## [WORK REQUIRED]
Using the records below, give again exactly the lines from the line that contains "approximately 17 um" through the line that contains "simple AND/OR/NAND/NOR gates", both ends included, and only those.

## [PROVIDED INFORMATION]
===== config.mk =====
export PLATFORM = sky130hd
export DESIGN_NAME = vbuf_cfg_i2c
export DESIGN_NICKNAME = d
export VERILOG_FILES = /design/src/rtl/vcfg_pkg.sv /design/src/rtl/vcfg_sync.sv /design/src/rtl/vcfg_rx.sv /design/src/rtl/vcfg_regs.sv /design/src/rtl/vbuf_cfg_i2c.sv
export SDC_FILE = /design/constraint.sdc
export NUM_CORES = 1
export LEC_CHECK = 0
export BUFFER_PORTS_ARGS = -buffer_cell sky130_fd_sc_hd__buf_4
export CORE_MARGIN = 4
export CORE_UTILIZATION = 62
export DETAILED_ROUTE_END_ITERATION = 12
export GPL_ROUTABILITY_DRIVEN = 0
export GPL_TIMING_DRIVEN = 0
export PLACE_DENSITY_LB_ADDON = 0.25
export SLEW_MARGIN = 0
export SYNTH_ARGS = -nofsm -noshare
export SYNTH_HDL_FRONTEND = slang
export SYNTH_SLANG_ARGS = --single-unit

===== constraint.sdc =====
create_clock -name clk -period 5.31 [get_ports clk]
set_input_delay 1.3275 -clock clk [delete_from_list [all_inputs] [get_ports clk]]
set_output_delay 1.3275 -clock clk [all_outputs]
set_load 0.01 [all_outputs]

===== src/rtl/vcfg_pkg.sv =====
package vcfg_pkg;
    typedef enum logic [1:0] {RX_IDLE, RX_SHIFT, RX_ACK, RX_SKIP} rx_state_e;

    localparam logic [1:0] SEL_LOW  = 2'd0;
    localparam logic [1:0] SEL_HIGH = 2'd1;
    localparam logic [1:0] SEL_OPEN = 2'd2;

    localparam logic [7:0] IDX_CUTOFF = 8'h01;
    localparam logic [7:0] IDX_INPUT  = 8'h02;
    localparam logic [7:0] IDX_MODE   = 8'h03;

    localparam int BYTE_W = 8;
endpackage


===== src/rtl/vcfg_sync.sv =====
module vcfg_sync #(
    parameter int STAGES = 2
) (
    input  logic clk,
    input  logic rst_n,
    input  logic scl_i,
    input  logic sda_i,
    output logic scl_s,
    output logic sda_s,
    output logic scl_rise,
    output logic scl_fall,
    output logic start_p,
    output logic stop_p
);
    localparam int PW = STAGES + 1;

    typedef struct packed {
        logic [PW-1:0] scl;
        logic [PW-1:0] sda;
    } sync_t;

    sync_t d, q;

    always_comb begin
        d     = q;
        d.scl = {q.scl[PW-2:0], scl_i};
        d.sda = {q.sda[PW-2:0], sda_i};
    end

    always_ff @(posedge clk or negedge rst_n) begin
        if (!rst_n) q <= '{scl: '1, sda: '1};
        else        q <= d;
    end

    logic scl_prev, sda_prev;
    assign scl_s    = q.scl[STAGES-1];
    assign sda_s    = q.sda[STAGES-1];
    assign scl_prev = q.scl[STAGES];
    assign sda_prev = q.sda[STAGES];

    assign scl_rise = scl_s & ~scl_prev;
    assign scl_fall = ~scl_s & scl_prev;
    assign start_p  = scl_s & scl_prev & sda_prev & ~sda_s;
    assign stop_p   = scl_s & scl_prev & ~sda_prev & sda_s;
endmodule


===== src/rtl/vcfg_rx.sv =====
module vcfg_rx
    import vcfg_pkg::*;
#(
    parameter logic [6:0] DEV_BASE = 7'h48
) (
    input  logic       clk,
    input  logic       rst_n,
    input  logic       scl_s,
    input  logic       sda_s,
    input  logic       scl_rise,
    input  logic       scl_fall,
    input  logic       start_p,
    input  logic       stop_p,
    input  logic [1:0] addr_sel,
    input  logic       allow3,
    output logic       sda_oe,
    output logic       wr_en,
    output logic [7:0] wr_idx,
    output logic [7:0] wr_data
);
    localparam int CNT_W = $clog2(BYTE_W + 1);

    typedef struct packed {
        rx_state_e          state;
        logic [BYTE_W-1:0]  sr;
        logic [CNT_W-1:0]   bitcnt;
        logic [1:0]         byte_no;
        logic [BYTE_W-1:0]  idx;
        logic               idx_ok;
        logic               oe;
        logic               wr;
    } rx_t;

    rx_t d, q;

    logic       addr_hit;
    logic       idx_valid;
    logic [6:0] own_addr;
    logic       sel_ok;

    always_comb begin
        own_addr = DEV_BASE | {5'd0, addr_sel};
        unique case (addr_sel)
            SEL_LOW, SEL_HIGH: sel_ok = 1'b1;
            SEL_OPEN:          sel_ok = allow3;
            default:           sel_ok = 1'b0;
        endcase
        addr_hit  = sel_ok && (q.sr[7:1] == own_addr) && !q.sr[0];
        idx_valid = (q.sr == IDX_CUTOFF) || (q.sr == IDX_INPUT) || (q.sr == IDX_MODE);
    end

    always_comb begin
        d    = q;
        d.wr = 1'b0;
        if (start_p) begin
            d.state   = RX_SHIFT;
            d.bitcnt  = '0;
            d.byte_no = 2'd0;
            d.idx_ok  = 1'b0;
            d.oe      = 1'b0;
        end else if (stop_p) begin
            d.state = RX_IDLE;
            d.oe    = 1'b0;
        end else begin
            unique case (q.state)
                RX_SHIFT: begin
                    if (scl_rise) begin
                        d.sr     = {q.sr[BYTE_W-2:0], sda_s};
                        d.bitcnt = q.bitcnt + 1'b1;
                    end else if (scl_fall && q.bitcnt == CNT_W'(BYTE_W)) begin
                        d.bitcnt = '0;
                        d.state  = RX_ACK;
                        unique case (q.byte_no)
                            2'd0:    d.oe = addr_hit;
                            2'd1: begin
                                d.oe     = idx_valid;
                                d.idx    = q.sr;
                                d.idx_ok = idx_valid;
                            end
                            default: d.oe = 1'b1;
                        endcase
                    end
                end
                RX_ACK: begin
                    if (scl_fall) begin
                        d.oe = 1'b0;
                        if (q.byte_no == 2'd2) begin
                            d.wr    = q.idx_ok;
                            d.state = RX_SKIP;
                        end else if (q.byte_no == 2'd0 && !q.oe) begin
                            d.state = RX_SKIP;
                        end else begin
                            d.byte_no = q.byte_no + 2'd1;
                            d.state   = RX_SHIFT;
                        end
                    end
                end
                default: ;
            endcase
        end
    end

    always_ff @(posedge clk or negedge rst_n) begin
        if (!rst_n) q <= '{state: RX_IDLE, default: '0};
        else        q <= d;
    end

    assign sda_oe  = q.oe;
    assign wr_en   = q.wr;
    assign wr_idx  = q.idx;
    assign wr_data = q.sr;

    AST_ACK_IN_SLOT: assert property (@(posedge clk) disable iff (!rst_n)
        q.oe |-> q.state == RX_ACK);
    AST_ACK_STEADY_SCL_HIGH: assert property (@(posedge clk) disable iff (!rst_n)
        (scl_s && $past(scl_s)) |-> $stable(q.oe));
    AST_OPEN_LEVEL_LOCKED: assert property (@(posedge clk) disable iff (!rst_n)
        (q.state == RX_ACK && q.byte_no == 2'd0 && q.oe)
            |-> !(addr_sel == SEL_OPEN && !allow3));
    AST_BAD_INDEX_NACK: assert property (@(posedge clk) disable iff (!rst_n)
        (q.state == RX_ACK && q.byte_no == 2'd1 && q.oe)
            |-> (q.idx >= IDX_CUTOFF && q.idx <= IDX_MODE));
    AST_WRITE_ENDS_FRAME: assert property (@(posedge clk) disable iff (!rst_n)
        q.wr |-> (q.state == RX_SKIP && q.byte_no == 2'd2));
endmodule


===== src/rtl/vcfg_regs.sv =====
module vcfg_regs
    import vcfg_pkg::*;
#(
    parameter logic [7:0] CUT_RST = 8'h7D,
    parameter int         NUM_CH  = 3
) (
    input  logic                clk,
    input  logic                rst_n,
    input  logic                wr_en,
    input  logic [7:0]          wr_idx,
    input  logic [7:0]          wr_data,
    input  logic                mux_pin,
    output logic [7:0]          cutoff_code,
    output logic [2*NUM_CH-1:0] chan_type,
    output logic                gain_sel,
    output logic                power_down,
    output logic                half_fc,
    output logic                bypass,
    output logic                mux_sel_b,
    output logic                allow3
);
    localparam logic [7:0] INPUT_MASK = 8'hFD;
    localparam logic [7:0] MODE_MASK  = 8'hF4;
    localparam logic [7:0] MODE_RST   = 8'h04;

    typedef struct packed {
        logic [7:0] cut;
        logic [7:0] inp;
        logic [7:0] mode;
    } regs_t;

    regs_t d, q;

    always_comb begin
        d = q;
        if (wr_en) begin
            unique case (wr_idx)
                IDX_CUTOFF: d.cut  = wr_data;
                IDX_INPUT:  d.inp  = wr_data & INPUT_MASK;
                IDX_MODE:   d.mode = wr_data & MODE_MASK;
                default: ;
            endcase
        end
    end

    always_ff @(posedge clk or negedge rst_n) begin
        if (!rst_n) q <= '{cut: CUT_RST, inp: 8'h00, mode: MODE_RST};
        else        q <= d;
    end

    for (genvar ch = 0; ch < NUM_CH; ch++) begin : g_type
        logic [1:0] fld;
        assign fld = q.inp[7-2*ch -: 2];
        assign chan_type[2*ch +: 2] = fld[1] ? 2'b10 : fld;
    end

    assign cutoff_code = q.cut;
    assign gain_sel    = q.inp[0];
    assign power_down  = q.mode[7];
    assign half_fc     = q.mode[5];
    assign bypass      = q.mode[4];
    assign allow3      = q.mode[2];
    assign mux_sel_b   = mux_pin | q.mode[6];

    AST_HOLD_WITHOUT_WRITE: assert property (@(posedge clk) disable iff (!rst_n)
        !wr_en |=> $stable(q));
endmodule


===== src/rtl/vbuf_cfg_i2c.sv =====
module vbuf_cfg_i2c #(
    parameter int         SYNC_STAGES = 2,
    parameter logic [6:0] DEV_BASE    = 7'h48,
    parameter logic [7:0] CUT_RST     = 8'h7D,
    parameter int         NUM_CH      = 3
) (
    input  logic                clk,
    input  logic                rst_n,
    input  logic                scl_i,
    input  logic                sda_i,
    output logic                sda_oe,
    input  logic [1:0]          addr_sel,
    input  logic                mux_pin,
    output logic [7:0]          cutoff_code,
    output logic [2*NUM_CH-1:0] chan_type,
    output logic                gain_sel,
    output logic                power_down,
    output logic                half_fc,
    output logic                bypass,
    output logic                mux_sel_b
);
    logic       scl_s, sda_s, scl_rise, scl_fall, start_p, stop_p;
    logic       wr_en, allow3;
    logic [7:0] wr_idx, wr_data;

    vcfg_sync #(.STAGES(SYNC_STAGES)) u_sync (
        .clk(clk), .rst_n(rst_n), .scl_i(scl_i), .sda_i(sda_i),
        .scl_s(scl_s), .sda_s(sda_s), .scl_rise(scl_rise), .scl_fall(scl_fall),
        .start_p(start_p), .stop_p(stop_p)
    );

    vcfg_rx #(.DEV_BASE(DEV_BASE)) u_rx (
        .clk(clk), .rst_n(rst_n), .scl_s(scl_s), .sda_s(sda_s),
        .scl_rise(scl_rise), .scl_fall(scl_fall), .start_p(start_p), .stop_p(stop_p),
        .addr_sel(addr_sel), .allow3(allow3), .sda_oe(sda_oe),
        .wr_en(wr_en), .wr_idx(wr_idx), .wr_data(wr_data)
    );

    vcfg_regs #(.CUT_RST(CUT_RST), .NUM_CH(NUM_CH)) u_regs (
        .clk(clk), .rst_n(rst_n), .wr_en(wr_en), .wr_idx(wr_idx), .wr_data(wr_data),
        .mux_pin(mux_pin), .cutoff_code(cutoff_code), .chan_type(chan_type),
        .gain_sel(gain_sel), .power_down(power_down), .half_fc(half_fc),
        .bypass(bypass), .mux_sel_b(mux_sel_b), .allow3(allow3)
    );
endmodule


==> impl_results.md, run 1 <==
* Final antenna-violating net count at 0
* Min Clock Period, post-route at about 3200 ps
* CP max stage cell: or2_2
* Area delta synth->final at 15.3%
* DP Cell Count at ~260
* Number of H-tree branching levels at 2
* Horizontal extent of the die at 70.6 um
* Async SR Flop Fraction at 100%
* Worst setup path end: mux_sel_b
* Max FO, Critical Path at 1
* Source of the critical timing path: mux_pin
* Number of post-CTS setup repair buffers at 0
* Remaining max-slew budget at the tightest pin at between 40% and 50%
* Period utilization at about three fifths
* Finish-stage setup viols at 0
* Pin count of the biggest net entering global routing at 54
* Cell type with the highest aggregate area in the netlist: dfrtp_1
* Total count of max-transition violations in the final report at 0
* GR Util All Layers at roughly 20%
* Critical path depth in cells at 3
* Buf+Inv Stages, Crit Path at 2
* Setup total negative slack at 0 ps
* Clock-pin transition on the worst setup and hold timing paths at ~90 ps
* Later-pin clock latency in the skew report at 300 ps
* Hold/Removal Path Class: reg2reg
* Gate count after technology mapping at between 150 and 200
* Register-to-Register Setup Slack at between 3000 and 4000 ps
* Post-synth top cells: dfrtp_1, mux2_2, dfstp_2, buf_4, inv_1
* Number of synthesized register bits at between 50 and 60
* Die height at 70.6 um
* Critical path type: in2out
* Count of vias placed by the detailed router at about 1.6k
* Core Rows at 22
* IR Drop Worst-Case VDD at between 0.0003 and 0.0004 V
* Fraction of layout cells with a size suffix above 1 at around 45%
* Final hold viol count at 0
* First-pass detailed-route iteration total at 4
* Number of remaining DRC errors at 0
* FF-to-FF Start: u_rx.wr_idx[7]
* Diode insertion count for antenna repair at 0
* Synth Area per Inst at around 13 um2
* Average vias per placed instance at between 5 and 6
* Antenna violations before repair at 0
* Power density over the cells at about 310 nW/um2
* Number of global-route vias before repair at around 1.6k
* Number of top-level design ports at 27
* Placeable core region at about 3700 um2
* Endpoint of the most critical register-to-register path: u_regs.half_fc
* Routed WL at 4660 um
* Clock sink count at 53
* Library cells used by synthesis at 38
* Top FF cell, synth: dfrtp_1
* Data required time at the worst endpoint at 3980 ps
* Count of buffers inserted at the top-level ports at 26
* Wire length per cell at approximately 17 um
* Finished Layout Cells at around 270
* CTS tree: done
* Fin nets at 236
* Static leakage at around 1.4 nW
* Violation count after the first detailed-route iteration at roughly 130
* Synthesis Warnings at 0
* Max_cap viols at 0
* Kind of cell with the highest combined delay on the critical path: simple AND/OR/NAND/NOR gates
* Slew at the pin closest to its max-slew limit at ~770 ps
* Crit. End Element: primary output
* Number of buffers inserted by hold repair at cts at 0
* Area fraction of the dominant cell type after synthesis at about 41%
* Maximum single-stage delay on the critical path at approximately 260 ps
* First-pass GRT wire length at around 7800 um
* Post-detailed-placement half-perimeter wirelength at around 3200 um
* Area of the mapped netlist at around 2400 um2
* Worst reg-to-reg path cell count at 4
* Register area share after synthesis at between 50% and 60%
* Initial core utilization at between 60% and 70%
* Crit path DAT at between 1500 and 2000 ps
* Die footprint at roughly 5000 um2
* Highest achievable clock rate at around 0.32 GHz
* Worst Setup Start Kind: input port
* Post-Syn Nets at just over 200
* Total grt overflow at 0
* Unrepaired setup endpoints after global routing: false
* Library cell with the highest instance count after synthesis: dfrtp_1
* Number of synthesized flops with an enable pin at 0
* Inserted Clock Buffers at 5
* Count of instances resized after the clock tree is built at 0
* Buffers from clock root to sink, at most at 2
* Most repeated library cell on the critical path: buf_4
* Chain of cells forming the critical path: buf_4 -> or2_2 -> buf_4
* Cell types with the largest area share after synthesis: dfrtp_1, mux2_2, dfstp_2
* Result of the run: finished clean
* Library cell used as clock root buffer: clkbuf_8
* Worst setup skew after layout at approximately 6.3 ps
==> per-stage QoR <==
| step | area [um2] | hold slack, ps | worst slack (ps) | util [%] | power, mW |
|---|---|---|---|---|---|
| after global placement | 2690 | 346 | 2150 | 72.3 | 0.578 |
| after detailed placement | 2690 | 348 | 2150 | 72.3 | 0.591 |
| after global routing | 2800 | 363 | 2130 | 75.4 | 0.907 |
| final | 2800 | 360 | 2150 | 75.4 | 0.867 |
| after CTS | 2800 | 361 | 2140 | 75.4 | 0.865 |
| after floorplan | 2430 | 345 | 2370 | - | 0.546 |
==> cells by family (layout without fill, tap and decap cells) <==
kind of cell               Yosys count  after routing  synth area share, %
AOI/OAI and AO/OA                   18             18                 4.89
xor gates and xnor gates             2              2                0.721
adders and majority gates            7              7                 3.60
buffers and inverters               22             56                 5.10
DFF                                 53             53                 55.2
muxes                               38             38                 17.6
and+or+nand+nor                     49             49                 12.9
==> report_power, final <==
part	total, mW	switching, mW	internal [mW]
clock network	0.282	0.129	0.154
registers	0.459	0.0307	0.429
logic	0.125	0.0696	0.0554
total	0.867	0.229	0.638
==> state kept, by name, summed over array words and instances, names as in the netlist, 2 cells and up <==
name	count
u_sync.d	2
u_regs.g_type.fld	6
u_regs.cutoff_code	8
u_rx.wr_idx	8
u_rx.q	9
u_sync.q	2
u_rx.wr_data	8
==> layer usage <==
metal	track usage [%]	vias up	part of all wire, %
met3	3.98	10	4.6
li1	-	716	-
met5	0	-	0
met2	33.8	36	51
met1	25.4	796	42
met4	8.56	0	2.1
==> cell usage in the layout (no fill, tap or decap), types with 2 or more instances in the layout <==
master	synthesis	layout
clkbuf_8	0	6
o21a_1	2	2
nand3_1	6	6
nand2_1	7	7
clkbuf_1	1	2
ha_1	7	7
mux2_2	37	37
o21ai_0	7	7
nand2b_1	3	3
o22ai_1	3	3
nor2b_1	4	4
nor2_1	6	6
nand3b_2	2	2
buf_4	11	37
dfstp_2	13	13
inv_1	10	10
or2_2	2	2
a211oi_1	2	2
dfrtp_1	40	40
nor3_1	4	4
nor4b_1	2	2
nand3b_1	3	3
==> how the worst min path moves through the flow <==
| stage | slack, ps | cells past startpoint | from | to |
|---|---|---|---|---|
| 2_1_floorplan | 350 | 0 | u_sync.d[4] | u_sync.scl_s |
| 6_report | 360 | 0 | u_sync.d[1] | u_sync.sda_s |
| 3_5_place_dp | 350 | 0 | u_sync.d[1] | u_sync.sda_s |
| 5_1_grt | 360 | 0 | u_sync.d[1] | u_sync.sda_s |
| 4_1_cts | 360 | 0 | u_sync.d[1] | u_sync.sda_s |
| 3_3_place_gp | 350 | 0 | u_sync.d[4] | u_sync.scl_s |
==> worst register-to-register path, stage by stage, from the launching register on <==
cell,delay [ps]
dfrtp_1,400
or4b_4,550
nor4_4,240
nand3_1,330
mux2_2,370
==> final cells by class <==
class	count	area, um2
Clock buffer	7	86.3
Tap cell	48	60.1
Timing Repair Buffer	26	195
Inverter	10	37.5
Sequential cell	53	1340
Multi-Input combinational cell	114	965
Clock inverter	1	30.0
Buffer	12	86.3
Fill cell	249	913
(Power assumes the default switching activity.)
==> run 2, diff against run 1 <==
ABC_AREA = 1   (was not set)
CORE_UTILIZATION = 52   (was 62)
clock period = 2.85 ns   (was 5.31 ns; I/O delays follow)
==> run 2 against run 1 <==
Against the previous run: via count rose by 17%; die area is 23% higher; total power rose by 100%; highest routed layer unchanged.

## [THE COMPLETED TASK]
* Wire length per cell at approximately 17 um
* Finished Layout Cells at around 270
* CTS tree: done
* Fin nets at 236
* Static leakage at around 1.4 nW
* Violation count after the first detailed-route iteration at roughly 130
* Synthesis Warnings at 0
* Max_cap viols at 0
* Kind of cell with the highest combined delay on the critical path: simple AND/OR/NAND/NOR gates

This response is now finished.